Either a numeric matrix of data, or an object that can be coerced to such a matrix (such as a numeric vector or a data frame with all numeric columns) or an object of class qts_sample.

...

additional arguments are passed on to the fixed-radius nearest neighbor search algorithm. See frNN() for details on how to control the search strategy.

eps

size (radius) of the epsilon neighborhood. Can be omitted if x is a frNN object.

minPts

number of minimum points required in the eps neighborhood for core points (including the point itself).

weights

numeric; weights for the data points. Only needed to perform weighted clustering.

borderPoints

logical; should border points be assigned to clusters.
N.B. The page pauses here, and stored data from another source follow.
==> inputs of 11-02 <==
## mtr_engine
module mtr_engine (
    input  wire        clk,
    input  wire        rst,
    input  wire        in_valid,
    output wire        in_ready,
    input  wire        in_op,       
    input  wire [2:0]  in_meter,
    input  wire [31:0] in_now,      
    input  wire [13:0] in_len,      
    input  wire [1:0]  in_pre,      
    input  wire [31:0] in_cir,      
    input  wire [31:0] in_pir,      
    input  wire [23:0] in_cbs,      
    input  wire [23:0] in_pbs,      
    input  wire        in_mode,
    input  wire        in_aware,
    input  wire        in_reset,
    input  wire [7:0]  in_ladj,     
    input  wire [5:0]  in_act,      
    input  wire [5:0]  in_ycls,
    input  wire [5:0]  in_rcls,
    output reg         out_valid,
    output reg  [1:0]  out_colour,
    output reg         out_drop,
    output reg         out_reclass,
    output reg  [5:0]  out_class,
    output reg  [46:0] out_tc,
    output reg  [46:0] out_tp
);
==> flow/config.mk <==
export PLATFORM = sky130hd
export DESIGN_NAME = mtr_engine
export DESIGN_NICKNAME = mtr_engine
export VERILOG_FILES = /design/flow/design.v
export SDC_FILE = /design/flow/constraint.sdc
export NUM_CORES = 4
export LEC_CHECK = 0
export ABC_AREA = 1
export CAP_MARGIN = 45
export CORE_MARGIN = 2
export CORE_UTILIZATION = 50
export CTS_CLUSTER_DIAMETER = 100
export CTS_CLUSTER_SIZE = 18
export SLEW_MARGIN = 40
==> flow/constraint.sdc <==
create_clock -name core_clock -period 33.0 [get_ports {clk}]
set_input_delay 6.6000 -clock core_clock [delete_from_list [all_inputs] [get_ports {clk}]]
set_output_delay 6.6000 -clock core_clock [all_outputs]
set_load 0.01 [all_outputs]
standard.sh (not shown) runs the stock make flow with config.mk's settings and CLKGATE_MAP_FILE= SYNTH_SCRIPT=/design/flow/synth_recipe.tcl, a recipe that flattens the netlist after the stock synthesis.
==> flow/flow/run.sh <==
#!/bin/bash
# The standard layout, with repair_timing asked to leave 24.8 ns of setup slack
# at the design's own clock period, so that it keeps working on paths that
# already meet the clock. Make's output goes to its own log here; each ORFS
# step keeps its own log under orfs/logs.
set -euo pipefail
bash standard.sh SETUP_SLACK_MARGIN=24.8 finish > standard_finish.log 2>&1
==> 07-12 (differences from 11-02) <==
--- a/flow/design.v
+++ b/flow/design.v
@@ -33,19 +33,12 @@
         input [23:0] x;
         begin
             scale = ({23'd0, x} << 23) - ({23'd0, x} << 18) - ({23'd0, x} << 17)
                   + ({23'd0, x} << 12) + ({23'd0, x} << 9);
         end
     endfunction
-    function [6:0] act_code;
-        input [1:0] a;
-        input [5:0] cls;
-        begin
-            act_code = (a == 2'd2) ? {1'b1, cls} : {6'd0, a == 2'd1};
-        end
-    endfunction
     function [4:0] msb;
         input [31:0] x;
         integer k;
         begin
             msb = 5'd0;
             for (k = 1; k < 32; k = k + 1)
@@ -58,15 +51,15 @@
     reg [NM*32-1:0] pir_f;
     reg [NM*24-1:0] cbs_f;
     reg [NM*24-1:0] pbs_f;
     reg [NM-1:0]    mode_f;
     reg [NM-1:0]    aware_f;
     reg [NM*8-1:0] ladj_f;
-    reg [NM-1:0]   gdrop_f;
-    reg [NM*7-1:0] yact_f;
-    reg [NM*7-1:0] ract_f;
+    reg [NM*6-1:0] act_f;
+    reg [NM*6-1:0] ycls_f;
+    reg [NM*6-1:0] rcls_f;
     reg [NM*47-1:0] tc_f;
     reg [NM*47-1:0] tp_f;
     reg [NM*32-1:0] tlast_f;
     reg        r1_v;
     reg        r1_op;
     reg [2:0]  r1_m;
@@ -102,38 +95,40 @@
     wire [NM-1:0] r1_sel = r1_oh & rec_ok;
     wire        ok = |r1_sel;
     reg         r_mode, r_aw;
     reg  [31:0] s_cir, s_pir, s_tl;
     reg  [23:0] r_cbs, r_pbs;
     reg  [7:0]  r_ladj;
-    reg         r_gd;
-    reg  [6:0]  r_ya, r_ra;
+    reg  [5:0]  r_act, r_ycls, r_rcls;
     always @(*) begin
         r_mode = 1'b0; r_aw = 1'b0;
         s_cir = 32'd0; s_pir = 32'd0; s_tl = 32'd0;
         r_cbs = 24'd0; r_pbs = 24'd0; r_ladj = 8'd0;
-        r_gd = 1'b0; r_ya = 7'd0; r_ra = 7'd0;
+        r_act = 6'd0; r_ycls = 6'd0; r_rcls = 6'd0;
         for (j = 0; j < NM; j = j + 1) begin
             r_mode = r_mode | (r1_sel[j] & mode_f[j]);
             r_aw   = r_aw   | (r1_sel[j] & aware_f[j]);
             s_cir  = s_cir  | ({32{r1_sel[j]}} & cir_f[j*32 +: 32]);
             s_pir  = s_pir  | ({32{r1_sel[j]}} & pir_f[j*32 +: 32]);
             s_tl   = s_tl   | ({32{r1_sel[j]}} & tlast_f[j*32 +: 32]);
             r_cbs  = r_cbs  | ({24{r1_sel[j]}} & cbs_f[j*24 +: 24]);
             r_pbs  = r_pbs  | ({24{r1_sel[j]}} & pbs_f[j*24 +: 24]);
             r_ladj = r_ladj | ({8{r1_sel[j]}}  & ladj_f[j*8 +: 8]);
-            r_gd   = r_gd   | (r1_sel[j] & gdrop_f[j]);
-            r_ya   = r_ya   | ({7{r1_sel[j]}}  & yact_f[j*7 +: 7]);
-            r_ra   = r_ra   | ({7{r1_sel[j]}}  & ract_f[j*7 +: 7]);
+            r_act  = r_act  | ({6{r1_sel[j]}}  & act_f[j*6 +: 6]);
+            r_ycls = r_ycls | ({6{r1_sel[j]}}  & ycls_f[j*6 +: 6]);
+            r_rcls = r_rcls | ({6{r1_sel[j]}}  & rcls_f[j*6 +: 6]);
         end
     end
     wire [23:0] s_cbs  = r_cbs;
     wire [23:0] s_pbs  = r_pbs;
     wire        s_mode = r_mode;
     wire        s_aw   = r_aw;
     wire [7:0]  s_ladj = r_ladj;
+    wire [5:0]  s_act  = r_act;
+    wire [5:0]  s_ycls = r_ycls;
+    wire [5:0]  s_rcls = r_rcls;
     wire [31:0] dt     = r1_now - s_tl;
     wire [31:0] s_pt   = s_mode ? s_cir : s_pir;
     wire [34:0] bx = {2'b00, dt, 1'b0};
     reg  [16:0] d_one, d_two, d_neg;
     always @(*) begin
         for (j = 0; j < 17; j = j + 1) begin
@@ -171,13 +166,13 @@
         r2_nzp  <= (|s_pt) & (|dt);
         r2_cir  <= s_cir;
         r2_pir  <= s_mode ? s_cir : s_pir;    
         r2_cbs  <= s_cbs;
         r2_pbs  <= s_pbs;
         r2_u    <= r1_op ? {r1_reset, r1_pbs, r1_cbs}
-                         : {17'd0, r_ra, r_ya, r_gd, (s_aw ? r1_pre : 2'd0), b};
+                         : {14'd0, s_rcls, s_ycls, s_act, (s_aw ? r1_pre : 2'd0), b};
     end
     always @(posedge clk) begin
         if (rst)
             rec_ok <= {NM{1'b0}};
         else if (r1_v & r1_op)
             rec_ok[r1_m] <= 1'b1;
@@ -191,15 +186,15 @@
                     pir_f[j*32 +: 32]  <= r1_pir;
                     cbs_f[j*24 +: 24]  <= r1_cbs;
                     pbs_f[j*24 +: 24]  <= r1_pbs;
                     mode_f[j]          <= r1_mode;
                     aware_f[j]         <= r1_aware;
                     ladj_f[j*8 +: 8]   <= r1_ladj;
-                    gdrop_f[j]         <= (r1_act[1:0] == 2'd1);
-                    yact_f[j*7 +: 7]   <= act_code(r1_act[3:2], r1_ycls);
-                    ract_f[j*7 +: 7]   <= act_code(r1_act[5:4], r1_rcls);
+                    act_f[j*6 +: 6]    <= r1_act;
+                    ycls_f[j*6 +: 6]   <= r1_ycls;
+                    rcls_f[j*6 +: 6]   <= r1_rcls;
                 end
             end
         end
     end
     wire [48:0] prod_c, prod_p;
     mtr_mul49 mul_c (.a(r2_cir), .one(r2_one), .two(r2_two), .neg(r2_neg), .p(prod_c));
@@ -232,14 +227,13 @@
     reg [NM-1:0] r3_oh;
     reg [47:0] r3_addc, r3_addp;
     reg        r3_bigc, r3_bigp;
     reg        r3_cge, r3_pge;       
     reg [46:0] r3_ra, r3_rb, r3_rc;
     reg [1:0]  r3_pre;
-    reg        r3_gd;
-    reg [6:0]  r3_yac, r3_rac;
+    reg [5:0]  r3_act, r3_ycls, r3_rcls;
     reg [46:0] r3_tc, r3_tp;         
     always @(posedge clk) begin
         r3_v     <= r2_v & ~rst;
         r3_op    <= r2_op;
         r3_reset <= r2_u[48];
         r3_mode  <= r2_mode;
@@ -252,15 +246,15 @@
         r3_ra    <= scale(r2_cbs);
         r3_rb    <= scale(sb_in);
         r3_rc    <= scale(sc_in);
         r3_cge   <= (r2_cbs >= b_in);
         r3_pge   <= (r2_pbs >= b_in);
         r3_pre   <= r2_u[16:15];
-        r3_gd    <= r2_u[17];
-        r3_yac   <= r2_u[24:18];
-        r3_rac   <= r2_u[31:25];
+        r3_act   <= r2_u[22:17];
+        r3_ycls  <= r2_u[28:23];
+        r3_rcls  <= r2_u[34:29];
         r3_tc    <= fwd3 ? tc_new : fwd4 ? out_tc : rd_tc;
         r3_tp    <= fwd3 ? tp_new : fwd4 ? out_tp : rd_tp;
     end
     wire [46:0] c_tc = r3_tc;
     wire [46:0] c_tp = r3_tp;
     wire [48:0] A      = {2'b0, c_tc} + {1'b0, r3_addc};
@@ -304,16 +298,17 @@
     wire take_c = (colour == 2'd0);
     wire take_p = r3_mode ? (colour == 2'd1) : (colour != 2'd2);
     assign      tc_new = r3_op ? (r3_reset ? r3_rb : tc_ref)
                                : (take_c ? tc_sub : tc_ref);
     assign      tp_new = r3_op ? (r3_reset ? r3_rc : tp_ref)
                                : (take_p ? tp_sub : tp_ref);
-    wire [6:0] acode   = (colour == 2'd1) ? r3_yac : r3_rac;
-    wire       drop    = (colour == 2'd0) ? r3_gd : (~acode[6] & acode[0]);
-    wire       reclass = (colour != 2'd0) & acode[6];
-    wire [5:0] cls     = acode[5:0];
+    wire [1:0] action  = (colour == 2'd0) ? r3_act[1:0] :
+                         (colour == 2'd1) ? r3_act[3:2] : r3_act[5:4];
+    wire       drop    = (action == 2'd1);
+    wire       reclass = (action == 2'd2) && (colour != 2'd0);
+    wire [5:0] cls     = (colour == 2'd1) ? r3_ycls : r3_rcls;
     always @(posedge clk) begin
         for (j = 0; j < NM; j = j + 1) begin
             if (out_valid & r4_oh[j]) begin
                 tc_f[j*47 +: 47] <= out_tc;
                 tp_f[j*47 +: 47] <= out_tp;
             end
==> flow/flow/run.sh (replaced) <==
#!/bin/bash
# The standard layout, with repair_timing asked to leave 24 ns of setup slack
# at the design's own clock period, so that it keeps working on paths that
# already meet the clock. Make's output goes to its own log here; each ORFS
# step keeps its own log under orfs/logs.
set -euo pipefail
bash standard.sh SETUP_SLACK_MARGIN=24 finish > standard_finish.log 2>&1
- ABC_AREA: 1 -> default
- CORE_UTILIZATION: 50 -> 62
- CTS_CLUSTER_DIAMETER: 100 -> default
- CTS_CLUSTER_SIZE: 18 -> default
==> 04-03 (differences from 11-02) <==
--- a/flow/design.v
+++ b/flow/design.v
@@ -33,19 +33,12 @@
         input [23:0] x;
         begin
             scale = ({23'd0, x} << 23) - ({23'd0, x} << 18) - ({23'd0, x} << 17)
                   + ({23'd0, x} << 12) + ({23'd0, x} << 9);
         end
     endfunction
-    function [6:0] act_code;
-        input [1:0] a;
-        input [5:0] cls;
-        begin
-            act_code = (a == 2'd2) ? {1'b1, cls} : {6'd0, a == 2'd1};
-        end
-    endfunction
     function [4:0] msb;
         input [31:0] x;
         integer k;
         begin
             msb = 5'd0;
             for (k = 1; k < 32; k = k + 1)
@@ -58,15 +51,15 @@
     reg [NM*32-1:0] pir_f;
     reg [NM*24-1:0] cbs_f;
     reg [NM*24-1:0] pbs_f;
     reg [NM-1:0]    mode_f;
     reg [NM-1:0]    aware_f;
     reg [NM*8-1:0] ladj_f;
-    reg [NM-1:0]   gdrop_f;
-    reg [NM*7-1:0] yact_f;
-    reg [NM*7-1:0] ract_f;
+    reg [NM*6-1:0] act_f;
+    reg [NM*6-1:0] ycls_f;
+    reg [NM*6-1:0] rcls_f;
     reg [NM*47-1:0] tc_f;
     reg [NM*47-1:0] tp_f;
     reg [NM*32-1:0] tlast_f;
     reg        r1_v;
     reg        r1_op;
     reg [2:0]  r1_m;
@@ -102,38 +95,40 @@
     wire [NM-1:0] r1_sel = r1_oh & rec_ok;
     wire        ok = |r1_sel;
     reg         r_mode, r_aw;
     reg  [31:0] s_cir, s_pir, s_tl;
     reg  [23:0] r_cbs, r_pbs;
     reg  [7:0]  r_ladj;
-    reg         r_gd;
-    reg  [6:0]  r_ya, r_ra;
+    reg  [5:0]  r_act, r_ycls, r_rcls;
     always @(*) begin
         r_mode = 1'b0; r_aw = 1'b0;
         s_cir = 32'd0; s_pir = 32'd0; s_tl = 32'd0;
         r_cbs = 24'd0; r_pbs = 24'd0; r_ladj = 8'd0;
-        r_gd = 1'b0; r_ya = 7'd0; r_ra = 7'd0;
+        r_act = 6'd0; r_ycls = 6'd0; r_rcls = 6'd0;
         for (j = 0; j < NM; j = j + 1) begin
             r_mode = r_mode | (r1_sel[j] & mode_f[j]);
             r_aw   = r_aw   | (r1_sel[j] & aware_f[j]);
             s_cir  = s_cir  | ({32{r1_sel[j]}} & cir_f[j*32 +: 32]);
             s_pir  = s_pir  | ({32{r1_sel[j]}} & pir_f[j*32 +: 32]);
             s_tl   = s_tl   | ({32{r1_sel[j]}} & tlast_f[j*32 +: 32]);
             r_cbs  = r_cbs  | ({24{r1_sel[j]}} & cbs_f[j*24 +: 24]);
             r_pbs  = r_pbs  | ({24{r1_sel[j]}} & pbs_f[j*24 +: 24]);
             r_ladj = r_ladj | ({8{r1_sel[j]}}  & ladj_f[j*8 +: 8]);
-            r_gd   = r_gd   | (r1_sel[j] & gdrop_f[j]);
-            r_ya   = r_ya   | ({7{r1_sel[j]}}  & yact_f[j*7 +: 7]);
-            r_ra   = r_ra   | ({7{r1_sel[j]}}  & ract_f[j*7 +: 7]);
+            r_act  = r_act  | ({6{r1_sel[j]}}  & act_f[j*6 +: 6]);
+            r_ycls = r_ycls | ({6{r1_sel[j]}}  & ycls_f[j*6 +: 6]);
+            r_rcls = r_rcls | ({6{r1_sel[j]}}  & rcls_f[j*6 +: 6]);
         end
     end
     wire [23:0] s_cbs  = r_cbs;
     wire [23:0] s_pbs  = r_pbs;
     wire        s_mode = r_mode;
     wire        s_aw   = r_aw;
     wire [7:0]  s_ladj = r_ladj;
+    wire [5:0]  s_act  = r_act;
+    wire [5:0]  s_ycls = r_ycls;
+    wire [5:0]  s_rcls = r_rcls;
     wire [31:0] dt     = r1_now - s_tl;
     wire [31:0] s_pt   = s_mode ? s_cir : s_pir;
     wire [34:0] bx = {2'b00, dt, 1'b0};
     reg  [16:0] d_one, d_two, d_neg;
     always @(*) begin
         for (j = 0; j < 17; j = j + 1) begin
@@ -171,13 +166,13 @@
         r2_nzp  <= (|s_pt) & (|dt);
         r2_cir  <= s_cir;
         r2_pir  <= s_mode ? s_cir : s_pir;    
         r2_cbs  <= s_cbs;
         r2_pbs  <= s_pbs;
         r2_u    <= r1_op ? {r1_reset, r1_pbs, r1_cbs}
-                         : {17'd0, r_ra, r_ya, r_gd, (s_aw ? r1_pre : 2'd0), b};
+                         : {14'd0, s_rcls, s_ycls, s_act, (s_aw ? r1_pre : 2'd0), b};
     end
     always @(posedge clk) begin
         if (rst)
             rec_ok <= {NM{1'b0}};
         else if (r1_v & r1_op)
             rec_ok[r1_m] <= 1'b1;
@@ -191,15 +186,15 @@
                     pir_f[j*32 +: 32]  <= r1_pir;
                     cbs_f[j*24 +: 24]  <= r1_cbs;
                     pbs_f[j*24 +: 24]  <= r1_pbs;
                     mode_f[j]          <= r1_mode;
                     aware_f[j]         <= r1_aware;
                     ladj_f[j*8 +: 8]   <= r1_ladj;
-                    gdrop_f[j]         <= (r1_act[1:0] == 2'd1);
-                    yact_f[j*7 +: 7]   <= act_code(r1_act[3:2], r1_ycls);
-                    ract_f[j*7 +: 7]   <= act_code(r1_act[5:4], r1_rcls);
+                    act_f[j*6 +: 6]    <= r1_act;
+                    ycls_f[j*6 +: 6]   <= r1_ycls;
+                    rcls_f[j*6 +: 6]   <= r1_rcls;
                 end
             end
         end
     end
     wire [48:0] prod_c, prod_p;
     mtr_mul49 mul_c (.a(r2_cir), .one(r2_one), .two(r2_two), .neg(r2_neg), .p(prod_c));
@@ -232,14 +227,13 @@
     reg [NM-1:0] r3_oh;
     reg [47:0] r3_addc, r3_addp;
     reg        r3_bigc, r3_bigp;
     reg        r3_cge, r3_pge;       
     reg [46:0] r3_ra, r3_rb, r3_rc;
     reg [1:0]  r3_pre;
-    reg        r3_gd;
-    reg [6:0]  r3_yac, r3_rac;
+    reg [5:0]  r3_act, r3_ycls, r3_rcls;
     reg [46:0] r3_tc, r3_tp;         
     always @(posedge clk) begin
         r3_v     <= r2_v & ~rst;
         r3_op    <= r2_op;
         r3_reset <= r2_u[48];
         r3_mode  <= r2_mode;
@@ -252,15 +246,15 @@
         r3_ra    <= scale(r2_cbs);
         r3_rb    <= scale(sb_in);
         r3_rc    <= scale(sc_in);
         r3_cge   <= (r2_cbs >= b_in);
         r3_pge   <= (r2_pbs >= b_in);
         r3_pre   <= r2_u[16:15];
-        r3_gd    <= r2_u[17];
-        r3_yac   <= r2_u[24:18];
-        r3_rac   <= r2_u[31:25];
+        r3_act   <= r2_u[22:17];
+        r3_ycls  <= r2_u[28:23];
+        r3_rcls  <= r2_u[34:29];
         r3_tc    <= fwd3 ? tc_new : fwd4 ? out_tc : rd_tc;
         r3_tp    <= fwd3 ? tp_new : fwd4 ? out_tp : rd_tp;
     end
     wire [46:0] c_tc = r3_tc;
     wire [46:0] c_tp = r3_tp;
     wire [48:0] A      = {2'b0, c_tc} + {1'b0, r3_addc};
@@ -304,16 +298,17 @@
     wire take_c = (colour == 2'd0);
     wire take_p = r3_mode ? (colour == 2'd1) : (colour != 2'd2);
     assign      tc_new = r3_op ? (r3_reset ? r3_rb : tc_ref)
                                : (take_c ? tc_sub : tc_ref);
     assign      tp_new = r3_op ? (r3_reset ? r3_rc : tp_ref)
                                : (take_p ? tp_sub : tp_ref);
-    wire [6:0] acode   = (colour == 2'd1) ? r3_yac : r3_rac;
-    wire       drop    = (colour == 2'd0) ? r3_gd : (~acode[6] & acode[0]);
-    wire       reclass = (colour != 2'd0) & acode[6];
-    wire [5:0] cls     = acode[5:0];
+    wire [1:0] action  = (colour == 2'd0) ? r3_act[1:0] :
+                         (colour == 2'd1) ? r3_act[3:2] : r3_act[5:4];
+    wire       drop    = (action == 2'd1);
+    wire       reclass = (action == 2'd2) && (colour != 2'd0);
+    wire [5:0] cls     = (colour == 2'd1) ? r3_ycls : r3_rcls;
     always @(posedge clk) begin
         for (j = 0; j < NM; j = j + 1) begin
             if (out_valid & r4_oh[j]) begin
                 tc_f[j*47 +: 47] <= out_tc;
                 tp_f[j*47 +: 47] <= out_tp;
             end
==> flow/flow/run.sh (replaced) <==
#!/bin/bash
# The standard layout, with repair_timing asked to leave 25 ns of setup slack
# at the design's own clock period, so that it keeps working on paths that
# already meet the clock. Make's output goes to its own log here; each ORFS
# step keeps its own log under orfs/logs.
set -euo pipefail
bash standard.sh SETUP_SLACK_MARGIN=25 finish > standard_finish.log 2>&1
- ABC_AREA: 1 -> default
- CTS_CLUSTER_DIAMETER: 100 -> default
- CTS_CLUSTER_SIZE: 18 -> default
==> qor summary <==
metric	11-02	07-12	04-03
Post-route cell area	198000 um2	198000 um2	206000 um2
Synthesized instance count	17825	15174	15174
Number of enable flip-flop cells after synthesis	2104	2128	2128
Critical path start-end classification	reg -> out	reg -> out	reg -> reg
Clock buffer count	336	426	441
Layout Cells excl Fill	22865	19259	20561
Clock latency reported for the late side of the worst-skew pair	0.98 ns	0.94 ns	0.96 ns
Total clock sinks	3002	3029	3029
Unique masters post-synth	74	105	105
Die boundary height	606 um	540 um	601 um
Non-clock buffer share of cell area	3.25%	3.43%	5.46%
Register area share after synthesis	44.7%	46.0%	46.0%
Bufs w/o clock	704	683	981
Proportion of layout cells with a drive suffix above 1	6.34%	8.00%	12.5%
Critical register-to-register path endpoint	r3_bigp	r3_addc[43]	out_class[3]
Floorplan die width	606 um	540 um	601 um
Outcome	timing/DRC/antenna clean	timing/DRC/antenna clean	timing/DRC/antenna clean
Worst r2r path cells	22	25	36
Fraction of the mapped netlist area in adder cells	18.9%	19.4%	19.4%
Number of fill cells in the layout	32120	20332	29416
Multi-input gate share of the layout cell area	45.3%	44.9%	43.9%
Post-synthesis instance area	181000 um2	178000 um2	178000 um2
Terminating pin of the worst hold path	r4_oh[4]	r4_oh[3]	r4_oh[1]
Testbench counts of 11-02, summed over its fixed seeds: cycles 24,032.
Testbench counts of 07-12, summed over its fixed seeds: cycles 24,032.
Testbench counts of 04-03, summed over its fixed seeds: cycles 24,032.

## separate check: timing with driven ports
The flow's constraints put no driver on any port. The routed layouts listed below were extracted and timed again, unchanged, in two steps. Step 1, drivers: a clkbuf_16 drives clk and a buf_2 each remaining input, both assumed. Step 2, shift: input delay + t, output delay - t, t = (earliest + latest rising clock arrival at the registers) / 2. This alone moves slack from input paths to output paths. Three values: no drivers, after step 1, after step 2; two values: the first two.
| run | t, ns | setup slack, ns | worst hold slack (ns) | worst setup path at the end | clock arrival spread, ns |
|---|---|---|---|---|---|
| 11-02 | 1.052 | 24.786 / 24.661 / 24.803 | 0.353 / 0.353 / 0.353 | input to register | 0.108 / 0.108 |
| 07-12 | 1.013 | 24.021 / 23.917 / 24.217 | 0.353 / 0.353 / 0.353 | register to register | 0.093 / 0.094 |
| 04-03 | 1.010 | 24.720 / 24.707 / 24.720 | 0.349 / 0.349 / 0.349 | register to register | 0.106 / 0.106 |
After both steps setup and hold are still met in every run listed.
The default is TRUE for regular DBSCAN. If FALSE then border points are considered noise (see DBSCAN* in Campello et al, 2013).

warping_class

A string specifying the warping class Choices are "affine", "dilation", "none", "shift" or "srsf". Defaults to "affine". The SRSF class is the only class which is boundary-preserving.

centroid_type

A string specifying the type of centroid to compute. Choices are "mean", "median" "medoid", "lowess" or "poly". Defaults to "mean". If LOWESS appproximation is chosen, the user can append an integer between 0 and 100 as in "lowess20". This number will be used as the smoother span. This gives the proportion of points in the plot which influence the smooth at each value. Larger values give more smoothness. The default value is 10%. If polynomial approximation is chosen, the user can append an positive integer as in "poly3". This number will be used as the degree of the polynomial model. The default value is 4L.

metric

A character string specifying the distance measure to be used. This must be one of "euclidean", "maximum", "manhattan", "canberra", "binary" or "minkowski" if x is not a QTS sample. Otherwise, it must be one of "l2", "pearson" or "dtw".

cluster_on_phase

A boolean specifying whether clustering should be based on phase variation or amplitude variation. Defaults to FALSE which implies amplitude variation.

use_fence

A boolean specifying whether the fence algorithm should be used to robustify the algorithm against outliers. Defaults to FALSE. This is used only when warping_class != "srsf".

Value

An object of class stats::kmeans or stats::hclust or dbscan_fast if the input x is NOT of class qts_sample. Otherwise, an object of class qtsclust which is effectively a list with four components:

  • qts_aligned: An object of class qts_sample storing the sample of aligned QTS;

  • qts_centers: A list of objects of class qts representing the centers of the clusters;

  • best_clustering: An object of class fdacluster::caps storing the results of the best k-mean alignment result among all initialization that were tried.

  • call_name: A string storing the name of the function that was used to produce the clustering structure;

  • call_args: A list containing the exact arguments that were passed to the function call_name that produced this output.

Examples

out <- dbscan(vespa64$igp[1:10])
plot(out)